* [Work to be completed]:
Look through the listing underneath for "kind", and copy every line that has it.

* [Data records]:

_ _ _ _

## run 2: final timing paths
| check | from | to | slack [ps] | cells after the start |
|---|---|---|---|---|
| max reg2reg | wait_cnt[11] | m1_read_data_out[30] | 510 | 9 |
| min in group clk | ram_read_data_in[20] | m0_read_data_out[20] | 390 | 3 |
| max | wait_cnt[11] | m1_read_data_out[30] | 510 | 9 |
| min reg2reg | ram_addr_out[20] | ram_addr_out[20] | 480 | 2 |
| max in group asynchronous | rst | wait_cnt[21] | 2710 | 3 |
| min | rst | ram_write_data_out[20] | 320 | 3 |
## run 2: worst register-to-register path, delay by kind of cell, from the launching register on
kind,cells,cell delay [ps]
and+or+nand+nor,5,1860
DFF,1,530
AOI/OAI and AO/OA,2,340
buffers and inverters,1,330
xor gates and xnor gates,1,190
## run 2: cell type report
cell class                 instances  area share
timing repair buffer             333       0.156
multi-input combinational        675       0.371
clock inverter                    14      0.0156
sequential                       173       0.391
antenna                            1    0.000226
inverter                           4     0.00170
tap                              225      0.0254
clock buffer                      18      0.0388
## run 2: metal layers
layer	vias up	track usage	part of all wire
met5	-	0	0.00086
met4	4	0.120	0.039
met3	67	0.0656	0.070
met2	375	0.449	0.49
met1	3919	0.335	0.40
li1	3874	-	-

_ _ _ _

* [Answer to this problem]:
## run 2: worst register-to-register path, delay by kind of cell, from the launching register on
kind,cells,cell delay [ps]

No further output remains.